Arme Linkspartei
Auf dem Landesparteitag der Linkspartei Mecklenburg-Vorpommerns in Stralsund, der - natürlich rein zufällig - auf den 13. August gelegt wurde, liessen die Chefs des Landesverbands Holter und Bockhahn die Delegierten Männchen machen. Ohne vorherige Absprache sollten sie sich zu einer Schweigeminute erheben, im Gedenken an die "Mauer-Opfer". Die Delegierten machten brav, was die Obergurus anordneten, mit Ausnahme dreier Aufrechter, die sitzenblieben. Aufstehen wäre schon richtig gewesen - um Holter und Bockhahn vom Podium zu jagen. Aber man stand nicht deswegen auf, sondern um sich zu unterwerfen.
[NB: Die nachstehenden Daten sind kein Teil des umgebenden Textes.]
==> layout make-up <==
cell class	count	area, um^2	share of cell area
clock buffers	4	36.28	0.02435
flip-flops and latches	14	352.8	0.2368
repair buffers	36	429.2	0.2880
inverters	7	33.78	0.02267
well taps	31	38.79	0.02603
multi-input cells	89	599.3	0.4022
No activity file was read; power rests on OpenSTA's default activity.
**src/rtl/lcd_cmd_sequencer.sv**
```systemverilog
// Host-side command scheduler: buffers host image commands and issues them one at a time
// to the LCD controller over cmd/cmd_valid/busy, halting after a WRITE completes.
module lcd_cmd_sequencer #(
  parameter int DEPTH = 8,
  parameter int TMO   = 16,
  parameter int CNT_W = 16
) (
  input  logic                     clk,
  input  logic                     reset,
  input  logic [2:0]               host_cmd,
  input  logic                     host_valid,
  output logic                     host_ready,
  input  logic                     lcd_busy,
  input  logic                     lcd_done,
  output logic [2:0]               cmd,
  output logic                     cmd_valid,
  output logic [$clog2(DEPTH):0]   fifo_cnt,
  output logic [CNT_W-1:0]         issued_cnt,
  output logic                     seq_done,
  output logic                     err_timeout
);

  localparam int AW = $clog2(DEPTH);
  localparam int TW = $clog2(TMO);
  localparam logic [AW:0]   FULL     = (AW+1)'(DEPTH);
  localparam logic [TW-1:0] TMO_LAST = TW'(TMO - 1);

  typedef enum logic [2:0] {
    INIT, IDLE, ISSUE, WAIT_HI, WAIT_LO, WAIT_DONE, DONE
  } state_t;

  state_t          state;
  logic [2:0]      mem [DEPTH];
  logic [AW-1:0]   wr_ptr, rd_ptr;
  logic [AW:0]     cnt_nxt;
  logic [TW-1:0]   tmo_cnt;
  logic            is_write;
  logic            done_seen;
  logic            push, pop;

  assign push = host_valid && host_ready;
  assign pop  = (state == ISSUE);

  always_comb begin
    cnt_nxt = fifo_cnt;
    if (push && !pop)
      cnt_nxt = fifo_cnt + 1'b1;
    else if (!push && pop)
      cnt_nxt = fifo_cnt - 1'b1;
  end

  always_ff @(posedge clk) begin
    if (push)
      mem[wr_ptr] <= host_cmd;
  end

  // Pointers wrap naturally because DEPTH is a power of two.
  always_ff @(posedge clk or negedge reset) begin
    if (!reset) begin
      wr_ptr   <= '0;
      rd_ptr   <= '0;
      fifo_cnt <= '0;
    end else begin
      if (push) wr_ptr <= wr_ptr + 1'b1;
      if (pop)  rd_ptr <= rd_ptr + 1'b1;
      fifo_cnt <= cnt_nxt;
    end
  end

  always_ff @(posedge clk or negedge reset) begin
    if (!reset) begin
      state       <= INIT;
      cmd         <= '0;
      cmd_valid   <= 1'b0;
      host_ready  <= 1'b0;
      issued_cnt  <= '0;
      seq_done    <= 1'b0;
      err_timeout <= 1'b0;
      is_write    <= 1'b0;
      done_seen   <= 1'b0;
      tmo_cnt     <= '0;
    end else begin
      cmd_valid  <= 1'b0;
      host_ready <= (cnt_nxt < FULL);
      case (state)
        INIT: if (!lcd_busy) state <= IDLE;
        IDLE: begin
          if (fifo_cnt != '0 && !lcd_busy) begin
            state     <= ISSUE;
            cmd_valid <= 1'b1;
            cmd       <= mem[rd_ptr];
          end
        end
        ISSUE: begin
          state     <= WAIT_HI;
          is_write  <= (cmd == 3'd0);
          tmo_cnt   <= '0;
          done_seen <= 1'b0;
          if (issued_cnt != '1) issued_cnt <= issued_cnt + 1'b1;
        end
        WAIT_HI: begin
          if (lcd_busy) begin
            state <= WAIT_LO;
          end else if (tmo_cnt == TMO_LAST) begin
            err_timeout <= 1'b1;
            state       <= IDLE;
          end else begin
            tmo_cnt <= tmo_cnt + 1'b1;
          end
        end
        WAIT_LO: begin
          // A done arriving while busy is still high must not be lost.
          if (lcd_done) done_seen <= 1'b1;
          if (!lcd_busy) state <= is_write ? WAIT_DONE : IDLE;
        end
        WAIT_DONE: begin
          if (lcd_done || done_seen) begin
            state      <= DONE;
            seq_done   <= 1'b1;
            host_ready <= 1'b0;
          end
        end
        DONE:    host_ready <= 1'b0;
        default: state <= INIT;
      endcase
    end
  end

endmodule

```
Ein kollektiver Kotau wäre ehrlicher gewesen: Ja, auch wir verurteilen die DDR, distanzieren uns vom eigenen Leben und dem der vorangegangenen DDR-Generation, schaut, wir sind doch koalitionsfähig und (darauf kommt es Herren wie Holter und Bockhahn noch viel mehr an) ministrabel. Für gewisse Teile der Linkspartei, die einmal angetreten ist, um die Verhältnisse in der BRD grundlegend zu ändern und zu diesem Thema auch immer noch umfangreiche Papiere verfasst, gibt es keine Schamgrenze mehr und keinen Minimal-Level an Selbstachtung und Achtung vor den historischen Leistungen der DDR.
Der Schande wird nachträglich noch eins draufgesetzt: Gegen Marianne Linke, eine der sitzengebliebenen Aufrechten, soll ein Parteiausschlussverfahren geführt werden, wg. parteischädigenden aufrechten Sitzenbleibens.